What the exercise asks
Whenever a line below includes the string "assert", show it.

(Data records)
-- Opening Marker --
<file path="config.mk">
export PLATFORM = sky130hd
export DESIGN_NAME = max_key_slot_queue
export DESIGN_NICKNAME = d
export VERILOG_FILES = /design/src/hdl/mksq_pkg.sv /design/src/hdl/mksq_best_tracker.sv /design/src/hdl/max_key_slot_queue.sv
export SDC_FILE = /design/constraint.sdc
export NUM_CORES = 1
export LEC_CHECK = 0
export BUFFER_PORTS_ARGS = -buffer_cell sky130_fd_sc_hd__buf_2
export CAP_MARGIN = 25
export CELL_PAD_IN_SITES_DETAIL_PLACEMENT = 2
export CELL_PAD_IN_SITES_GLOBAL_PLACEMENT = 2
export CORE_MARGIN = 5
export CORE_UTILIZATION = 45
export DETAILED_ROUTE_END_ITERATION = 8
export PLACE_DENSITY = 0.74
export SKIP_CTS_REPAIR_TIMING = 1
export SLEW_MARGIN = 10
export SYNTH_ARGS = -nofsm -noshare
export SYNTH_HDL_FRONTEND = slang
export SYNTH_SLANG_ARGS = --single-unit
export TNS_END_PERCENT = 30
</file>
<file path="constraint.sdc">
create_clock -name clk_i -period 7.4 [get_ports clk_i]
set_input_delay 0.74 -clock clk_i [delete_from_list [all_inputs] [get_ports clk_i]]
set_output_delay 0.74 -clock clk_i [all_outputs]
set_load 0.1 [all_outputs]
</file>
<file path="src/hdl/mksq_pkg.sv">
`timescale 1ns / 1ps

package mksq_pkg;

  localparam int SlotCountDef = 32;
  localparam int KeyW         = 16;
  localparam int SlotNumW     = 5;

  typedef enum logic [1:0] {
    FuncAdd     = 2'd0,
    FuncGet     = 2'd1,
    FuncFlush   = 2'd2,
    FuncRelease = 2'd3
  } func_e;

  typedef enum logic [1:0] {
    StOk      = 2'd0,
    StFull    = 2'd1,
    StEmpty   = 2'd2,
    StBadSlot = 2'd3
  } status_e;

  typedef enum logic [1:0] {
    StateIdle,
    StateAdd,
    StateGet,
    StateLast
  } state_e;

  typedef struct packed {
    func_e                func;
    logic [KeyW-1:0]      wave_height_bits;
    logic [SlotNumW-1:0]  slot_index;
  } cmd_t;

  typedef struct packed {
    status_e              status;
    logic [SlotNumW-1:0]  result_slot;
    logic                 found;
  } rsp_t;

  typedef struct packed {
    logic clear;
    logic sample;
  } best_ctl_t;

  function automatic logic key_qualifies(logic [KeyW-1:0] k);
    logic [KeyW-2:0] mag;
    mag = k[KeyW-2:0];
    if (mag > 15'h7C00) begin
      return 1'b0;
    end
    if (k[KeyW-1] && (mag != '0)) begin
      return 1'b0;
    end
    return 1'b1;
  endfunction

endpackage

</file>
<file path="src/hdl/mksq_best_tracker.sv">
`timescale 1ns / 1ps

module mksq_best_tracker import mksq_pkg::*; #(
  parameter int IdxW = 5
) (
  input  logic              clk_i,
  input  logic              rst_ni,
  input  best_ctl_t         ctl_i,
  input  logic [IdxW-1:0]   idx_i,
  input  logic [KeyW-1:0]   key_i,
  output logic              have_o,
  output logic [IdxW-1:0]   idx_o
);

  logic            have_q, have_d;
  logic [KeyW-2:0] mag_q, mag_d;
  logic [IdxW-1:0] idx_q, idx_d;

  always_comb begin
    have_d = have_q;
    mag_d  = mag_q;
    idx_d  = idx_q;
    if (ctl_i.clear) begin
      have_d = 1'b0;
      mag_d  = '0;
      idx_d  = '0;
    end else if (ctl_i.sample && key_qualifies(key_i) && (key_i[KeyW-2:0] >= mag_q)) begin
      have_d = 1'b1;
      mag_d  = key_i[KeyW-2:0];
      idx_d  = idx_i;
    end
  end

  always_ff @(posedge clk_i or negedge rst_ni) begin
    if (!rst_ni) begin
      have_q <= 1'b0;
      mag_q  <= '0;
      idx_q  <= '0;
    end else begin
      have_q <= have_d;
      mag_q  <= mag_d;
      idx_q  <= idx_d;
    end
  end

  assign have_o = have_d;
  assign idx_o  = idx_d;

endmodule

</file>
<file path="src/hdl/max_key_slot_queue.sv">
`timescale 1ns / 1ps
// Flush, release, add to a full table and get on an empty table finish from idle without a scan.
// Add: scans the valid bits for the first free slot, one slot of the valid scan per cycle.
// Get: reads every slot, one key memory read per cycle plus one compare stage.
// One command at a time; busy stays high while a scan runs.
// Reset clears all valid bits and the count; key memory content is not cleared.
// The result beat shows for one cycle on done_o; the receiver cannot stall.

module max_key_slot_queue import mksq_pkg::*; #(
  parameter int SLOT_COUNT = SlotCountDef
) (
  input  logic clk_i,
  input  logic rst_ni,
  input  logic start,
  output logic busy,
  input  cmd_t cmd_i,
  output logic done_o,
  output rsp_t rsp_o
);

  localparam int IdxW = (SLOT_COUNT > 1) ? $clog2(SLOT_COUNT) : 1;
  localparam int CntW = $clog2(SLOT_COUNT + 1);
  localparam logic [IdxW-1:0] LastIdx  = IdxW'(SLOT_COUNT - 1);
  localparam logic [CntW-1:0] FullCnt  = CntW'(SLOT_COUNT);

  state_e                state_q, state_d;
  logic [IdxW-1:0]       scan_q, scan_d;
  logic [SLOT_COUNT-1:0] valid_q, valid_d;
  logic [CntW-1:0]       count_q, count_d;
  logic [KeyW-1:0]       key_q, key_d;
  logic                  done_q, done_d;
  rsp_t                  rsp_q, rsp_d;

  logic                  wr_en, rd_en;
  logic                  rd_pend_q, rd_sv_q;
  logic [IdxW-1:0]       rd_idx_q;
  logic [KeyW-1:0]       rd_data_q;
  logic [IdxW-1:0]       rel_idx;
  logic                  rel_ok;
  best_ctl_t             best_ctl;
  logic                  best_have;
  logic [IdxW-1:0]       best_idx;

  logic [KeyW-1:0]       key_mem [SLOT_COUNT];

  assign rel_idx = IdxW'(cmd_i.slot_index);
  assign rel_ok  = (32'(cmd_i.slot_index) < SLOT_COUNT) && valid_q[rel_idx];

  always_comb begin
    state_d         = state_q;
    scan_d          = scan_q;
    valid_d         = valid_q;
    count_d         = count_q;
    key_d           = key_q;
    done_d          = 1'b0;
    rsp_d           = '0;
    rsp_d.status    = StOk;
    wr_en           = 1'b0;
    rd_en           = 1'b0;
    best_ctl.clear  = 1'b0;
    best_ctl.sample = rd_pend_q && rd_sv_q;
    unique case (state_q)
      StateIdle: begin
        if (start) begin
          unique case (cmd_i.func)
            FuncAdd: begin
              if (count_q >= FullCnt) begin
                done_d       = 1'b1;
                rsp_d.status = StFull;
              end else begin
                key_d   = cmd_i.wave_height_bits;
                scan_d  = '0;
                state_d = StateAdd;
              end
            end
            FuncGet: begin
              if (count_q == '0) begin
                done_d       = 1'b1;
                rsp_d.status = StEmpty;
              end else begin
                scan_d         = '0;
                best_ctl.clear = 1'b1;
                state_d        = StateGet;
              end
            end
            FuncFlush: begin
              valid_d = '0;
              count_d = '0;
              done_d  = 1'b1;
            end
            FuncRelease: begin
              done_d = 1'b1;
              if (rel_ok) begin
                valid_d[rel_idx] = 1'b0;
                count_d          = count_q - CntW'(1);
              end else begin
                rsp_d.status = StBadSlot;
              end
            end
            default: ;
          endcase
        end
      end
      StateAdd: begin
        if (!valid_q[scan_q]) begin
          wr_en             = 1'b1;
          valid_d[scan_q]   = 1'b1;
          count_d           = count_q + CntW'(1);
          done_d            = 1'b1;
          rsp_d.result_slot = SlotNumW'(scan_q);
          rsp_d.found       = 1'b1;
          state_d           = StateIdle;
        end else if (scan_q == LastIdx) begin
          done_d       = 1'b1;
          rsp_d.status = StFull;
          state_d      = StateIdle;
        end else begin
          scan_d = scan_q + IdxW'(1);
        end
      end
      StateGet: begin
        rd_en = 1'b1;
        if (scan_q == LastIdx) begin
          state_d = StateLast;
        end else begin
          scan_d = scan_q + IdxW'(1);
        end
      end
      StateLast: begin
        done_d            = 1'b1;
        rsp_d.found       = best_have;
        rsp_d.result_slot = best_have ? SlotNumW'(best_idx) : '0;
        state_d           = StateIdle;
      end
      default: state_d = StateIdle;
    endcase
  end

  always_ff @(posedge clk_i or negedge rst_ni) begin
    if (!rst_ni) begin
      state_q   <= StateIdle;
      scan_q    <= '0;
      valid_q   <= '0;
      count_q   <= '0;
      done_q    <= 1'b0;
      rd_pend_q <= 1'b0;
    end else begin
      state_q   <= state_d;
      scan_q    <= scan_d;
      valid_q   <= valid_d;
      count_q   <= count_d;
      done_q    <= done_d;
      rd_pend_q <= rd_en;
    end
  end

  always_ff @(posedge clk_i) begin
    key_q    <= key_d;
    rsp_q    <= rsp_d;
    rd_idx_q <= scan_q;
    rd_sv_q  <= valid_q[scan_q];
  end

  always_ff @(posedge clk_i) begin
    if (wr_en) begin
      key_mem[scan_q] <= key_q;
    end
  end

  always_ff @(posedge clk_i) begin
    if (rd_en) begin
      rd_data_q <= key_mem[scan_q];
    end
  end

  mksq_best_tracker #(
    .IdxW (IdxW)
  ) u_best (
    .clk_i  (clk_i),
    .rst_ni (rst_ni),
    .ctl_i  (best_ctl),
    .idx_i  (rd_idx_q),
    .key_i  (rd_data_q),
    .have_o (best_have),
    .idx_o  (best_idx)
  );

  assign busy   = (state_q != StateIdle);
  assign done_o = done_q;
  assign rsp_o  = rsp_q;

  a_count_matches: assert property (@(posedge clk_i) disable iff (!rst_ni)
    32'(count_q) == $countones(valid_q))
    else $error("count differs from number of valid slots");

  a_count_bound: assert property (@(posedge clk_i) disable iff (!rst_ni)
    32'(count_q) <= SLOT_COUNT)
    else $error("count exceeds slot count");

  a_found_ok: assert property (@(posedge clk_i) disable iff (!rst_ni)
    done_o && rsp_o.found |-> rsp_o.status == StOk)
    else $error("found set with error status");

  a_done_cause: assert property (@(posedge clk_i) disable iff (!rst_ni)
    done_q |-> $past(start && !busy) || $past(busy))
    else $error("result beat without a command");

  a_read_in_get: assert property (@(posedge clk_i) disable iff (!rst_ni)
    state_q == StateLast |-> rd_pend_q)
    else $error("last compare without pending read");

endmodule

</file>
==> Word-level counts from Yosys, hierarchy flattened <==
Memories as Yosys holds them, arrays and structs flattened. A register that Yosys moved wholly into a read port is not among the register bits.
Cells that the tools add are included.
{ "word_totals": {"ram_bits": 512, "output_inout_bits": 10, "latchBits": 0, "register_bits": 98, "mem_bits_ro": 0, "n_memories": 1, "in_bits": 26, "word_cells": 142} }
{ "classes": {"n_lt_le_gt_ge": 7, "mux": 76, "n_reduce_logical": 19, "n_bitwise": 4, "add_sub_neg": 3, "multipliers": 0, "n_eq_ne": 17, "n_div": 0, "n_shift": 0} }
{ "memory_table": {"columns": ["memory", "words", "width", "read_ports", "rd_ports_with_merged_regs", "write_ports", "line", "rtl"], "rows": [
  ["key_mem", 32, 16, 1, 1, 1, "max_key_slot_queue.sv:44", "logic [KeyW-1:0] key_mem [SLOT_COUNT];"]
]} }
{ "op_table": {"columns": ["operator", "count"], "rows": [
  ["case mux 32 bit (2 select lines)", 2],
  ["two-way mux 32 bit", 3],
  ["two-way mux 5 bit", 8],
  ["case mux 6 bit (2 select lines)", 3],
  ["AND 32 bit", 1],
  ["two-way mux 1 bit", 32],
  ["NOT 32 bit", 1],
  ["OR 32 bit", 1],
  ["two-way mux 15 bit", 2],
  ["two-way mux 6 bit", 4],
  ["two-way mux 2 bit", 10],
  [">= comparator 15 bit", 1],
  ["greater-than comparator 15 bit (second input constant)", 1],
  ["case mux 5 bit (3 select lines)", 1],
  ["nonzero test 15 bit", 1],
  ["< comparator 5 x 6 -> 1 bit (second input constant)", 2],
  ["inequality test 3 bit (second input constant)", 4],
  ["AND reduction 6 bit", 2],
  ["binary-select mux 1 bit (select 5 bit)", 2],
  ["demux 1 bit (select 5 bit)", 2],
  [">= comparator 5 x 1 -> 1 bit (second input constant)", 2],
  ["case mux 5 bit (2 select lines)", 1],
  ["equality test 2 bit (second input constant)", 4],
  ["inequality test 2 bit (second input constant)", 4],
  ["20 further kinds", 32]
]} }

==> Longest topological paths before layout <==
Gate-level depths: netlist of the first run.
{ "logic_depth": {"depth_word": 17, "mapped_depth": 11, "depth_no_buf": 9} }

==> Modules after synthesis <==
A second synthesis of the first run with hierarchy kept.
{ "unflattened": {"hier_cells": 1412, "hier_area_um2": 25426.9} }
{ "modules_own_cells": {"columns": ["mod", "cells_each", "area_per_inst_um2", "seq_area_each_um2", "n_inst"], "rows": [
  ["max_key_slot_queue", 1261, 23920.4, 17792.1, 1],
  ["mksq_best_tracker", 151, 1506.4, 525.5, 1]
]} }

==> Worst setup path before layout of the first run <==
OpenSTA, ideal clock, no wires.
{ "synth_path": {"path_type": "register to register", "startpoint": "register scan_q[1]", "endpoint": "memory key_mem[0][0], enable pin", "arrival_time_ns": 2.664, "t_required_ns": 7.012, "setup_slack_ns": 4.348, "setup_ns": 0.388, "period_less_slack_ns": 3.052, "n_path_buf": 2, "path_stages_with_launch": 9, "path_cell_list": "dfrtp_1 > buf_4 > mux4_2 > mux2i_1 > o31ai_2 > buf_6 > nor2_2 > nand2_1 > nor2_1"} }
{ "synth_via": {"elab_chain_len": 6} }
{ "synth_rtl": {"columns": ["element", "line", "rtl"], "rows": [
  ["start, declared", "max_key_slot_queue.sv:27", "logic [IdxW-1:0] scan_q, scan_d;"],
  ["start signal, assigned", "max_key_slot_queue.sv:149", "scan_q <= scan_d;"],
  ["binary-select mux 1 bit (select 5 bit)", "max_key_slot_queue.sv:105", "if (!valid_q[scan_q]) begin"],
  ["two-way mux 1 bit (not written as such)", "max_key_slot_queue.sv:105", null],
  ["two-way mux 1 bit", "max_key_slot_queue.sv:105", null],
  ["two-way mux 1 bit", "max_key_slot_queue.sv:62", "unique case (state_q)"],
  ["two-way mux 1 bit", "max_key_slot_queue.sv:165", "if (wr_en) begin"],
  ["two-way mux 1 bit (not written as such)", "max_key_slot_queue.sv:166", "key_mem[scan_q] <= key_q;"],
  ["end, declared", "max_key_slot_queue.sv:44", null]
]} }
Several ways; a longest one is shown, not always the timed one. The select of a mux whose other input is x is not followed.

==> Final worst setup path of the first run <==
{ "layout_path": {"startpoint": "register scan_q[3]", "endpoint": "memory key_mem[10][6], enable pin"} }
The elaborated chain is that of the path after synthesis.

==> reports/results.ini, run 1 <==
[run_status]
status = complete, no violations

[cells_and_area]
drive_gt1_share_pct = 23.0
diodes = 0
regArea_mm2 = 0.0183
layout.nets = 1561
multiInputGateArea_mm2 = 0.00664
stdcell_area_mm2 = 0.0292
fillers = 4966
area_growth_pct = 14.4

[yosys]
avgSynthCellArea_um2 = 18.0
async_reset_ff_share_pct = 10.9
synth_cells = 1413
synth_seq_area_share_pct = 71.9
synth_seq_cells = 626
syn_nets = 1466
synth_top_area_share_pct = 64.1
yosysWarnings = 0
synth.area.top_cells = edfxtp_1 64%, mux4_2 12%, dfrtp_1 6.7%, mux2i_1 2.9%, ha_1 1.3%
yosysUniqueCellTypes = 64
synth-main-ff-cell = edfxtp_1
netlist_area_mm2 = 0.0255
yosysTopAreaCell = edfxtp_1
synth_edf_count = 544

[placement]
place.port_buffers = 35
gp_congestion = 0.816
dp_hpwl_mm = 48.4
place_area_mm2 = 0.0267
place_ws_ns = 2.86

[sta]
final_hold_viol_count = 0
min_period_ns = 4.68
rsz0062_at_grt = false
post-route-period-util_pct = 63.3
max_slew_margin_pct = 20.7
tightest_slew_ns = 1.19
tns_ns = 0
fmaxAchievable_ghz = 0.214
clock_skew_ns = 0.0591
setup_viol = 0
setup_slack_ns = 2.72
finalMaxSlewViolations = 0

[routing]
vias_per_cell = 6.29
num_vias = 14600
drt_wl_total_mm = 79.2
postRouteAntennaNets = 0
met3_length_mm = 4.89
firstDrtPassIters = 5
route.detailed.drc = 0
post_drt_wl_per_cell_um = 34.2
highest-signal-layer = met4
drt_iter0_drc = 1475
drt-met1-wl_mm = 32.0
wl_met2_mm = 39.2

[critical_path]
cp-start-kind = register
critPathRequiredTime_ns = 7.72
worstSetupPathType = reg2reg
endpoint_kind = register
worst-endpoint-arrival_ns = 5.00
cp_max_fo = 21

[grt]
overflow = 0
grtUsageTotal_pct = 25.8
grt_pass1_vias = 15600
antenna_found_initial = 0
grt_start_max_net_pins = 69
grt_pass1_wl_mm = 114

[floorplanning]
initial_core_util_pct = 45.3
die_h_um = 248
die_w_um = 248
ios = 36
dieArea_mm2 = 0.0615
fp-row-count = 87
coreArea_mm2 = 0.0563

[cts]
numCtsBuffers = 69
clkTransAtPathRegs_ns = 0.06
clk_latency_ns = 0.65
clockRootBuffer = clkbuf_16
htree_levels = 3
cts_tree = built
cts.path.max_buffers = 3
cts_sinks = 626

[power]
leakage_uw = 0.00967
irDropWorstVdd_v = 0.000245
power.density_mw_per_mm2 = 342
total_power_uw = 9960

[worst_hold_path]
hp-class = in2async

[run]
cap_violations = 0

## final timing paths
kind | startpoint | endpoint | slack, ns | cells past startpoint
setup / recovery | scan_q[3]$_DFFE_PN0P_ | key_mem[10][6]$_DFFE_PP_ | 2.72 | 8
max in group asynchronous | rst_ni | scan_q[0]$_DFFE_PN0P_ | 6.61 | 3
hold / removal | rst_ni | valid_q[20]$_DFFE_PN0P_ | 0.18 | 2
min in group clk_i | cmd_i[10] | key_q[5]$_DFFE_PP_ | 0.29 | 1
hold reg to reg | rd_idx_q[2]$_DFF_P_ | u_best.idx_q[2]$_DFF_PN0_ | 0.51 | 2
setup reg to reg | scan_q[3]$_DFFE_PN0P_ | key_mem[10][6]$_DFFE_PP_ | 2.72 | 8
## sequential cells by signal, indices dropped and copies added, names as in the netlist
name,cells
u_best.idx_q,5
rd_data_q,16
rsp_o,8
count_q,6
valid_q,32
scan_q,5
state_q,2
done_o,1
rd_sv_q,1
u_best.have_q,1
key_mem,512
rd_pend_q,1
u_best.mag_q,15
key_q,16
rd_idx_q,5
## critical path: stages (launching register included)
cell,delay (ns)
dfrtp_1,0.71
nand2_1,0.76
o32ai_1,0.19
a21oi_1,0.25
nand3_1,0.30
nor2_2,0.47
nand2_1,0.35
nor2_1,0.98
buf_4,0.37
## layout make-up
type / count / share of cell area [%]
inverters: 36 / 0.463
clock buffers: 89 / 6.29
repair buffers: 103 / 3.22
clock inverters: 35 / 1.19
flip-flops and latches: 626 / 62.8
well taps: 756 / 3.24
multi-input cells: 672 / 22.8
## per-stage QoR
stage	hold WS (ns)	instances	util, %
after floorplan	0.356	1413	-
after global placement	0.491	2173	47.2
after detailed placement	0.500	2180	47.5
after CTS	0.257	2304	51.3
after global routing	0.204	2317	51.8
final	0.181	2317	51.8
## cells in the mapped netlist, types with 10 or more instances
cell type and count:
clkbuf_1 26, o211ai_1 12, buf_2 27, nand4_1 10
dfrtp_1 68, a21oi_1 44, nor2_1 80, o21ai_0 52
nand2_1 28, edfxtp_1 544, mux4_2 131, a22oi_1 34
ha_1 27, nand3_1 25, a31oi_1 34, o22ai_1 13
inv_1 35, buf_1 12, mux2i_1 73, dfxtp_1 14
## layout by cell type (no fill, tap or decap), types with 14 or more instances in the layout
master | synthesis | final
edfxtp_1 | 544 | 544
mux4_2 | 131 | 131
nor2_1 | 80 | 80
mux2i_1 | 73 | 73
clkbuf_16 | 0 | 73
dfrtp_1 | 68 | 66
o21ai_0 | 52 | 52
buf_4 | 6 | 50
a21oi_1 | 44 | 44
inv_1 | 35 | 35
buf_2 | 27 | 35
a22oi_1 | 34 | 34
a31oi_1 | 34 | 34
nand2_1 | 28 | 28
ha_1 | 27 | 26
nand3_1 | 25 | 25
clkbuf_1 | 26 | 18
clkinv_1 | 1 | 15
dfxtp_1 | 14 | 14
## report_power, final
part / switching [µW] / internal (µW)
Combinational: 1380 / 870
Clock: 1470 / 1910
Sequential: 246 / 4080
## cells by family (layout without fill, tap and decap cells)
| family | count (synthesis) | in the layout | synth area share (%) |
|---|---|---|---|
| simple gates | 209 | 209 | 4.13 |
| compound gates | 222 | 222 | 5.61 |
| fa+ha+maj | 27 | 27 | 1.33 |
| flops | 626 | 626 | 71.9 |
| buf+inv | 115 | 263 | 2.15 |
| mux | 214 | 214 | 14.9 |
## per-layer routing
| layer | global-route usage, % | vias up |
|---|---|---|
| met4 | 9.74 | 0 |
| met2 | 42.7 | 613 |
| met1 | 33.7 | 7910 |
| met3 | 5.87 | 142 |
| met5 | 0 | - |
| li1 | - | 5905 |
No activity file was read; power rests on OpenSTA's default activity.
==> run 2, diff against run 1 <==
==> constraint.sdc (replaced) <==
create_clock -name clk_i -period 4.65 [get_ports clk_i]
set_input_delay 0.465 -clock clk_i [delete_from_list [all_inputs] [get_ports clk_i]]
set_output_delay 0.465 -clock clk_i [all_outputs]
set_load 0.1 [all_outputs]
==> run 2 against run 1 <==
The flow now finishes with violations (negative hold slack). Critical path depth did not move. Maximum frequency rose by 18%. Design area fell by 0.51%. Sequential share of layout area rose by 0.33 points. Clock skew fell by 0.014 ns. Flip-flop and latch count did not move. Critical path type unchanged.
-- Closing Marker --
Answer to this exercise
  a_count_matches: assert property (@(posedge clk_i) disable iff (!rst_ni)
  a_count_bound: assert property (@(posedge clk_i) disable iff (!rst_ni)
  a_found_ok: assert property (@(posedge clk_i) disable iff (!rst_ni)
  a_done_cause: assert property (@(posedge clk_i) disable iff (!rst_ni)
  a_read_in_get: assert property (@(posedge clk_i) disable iff (!rst_ni)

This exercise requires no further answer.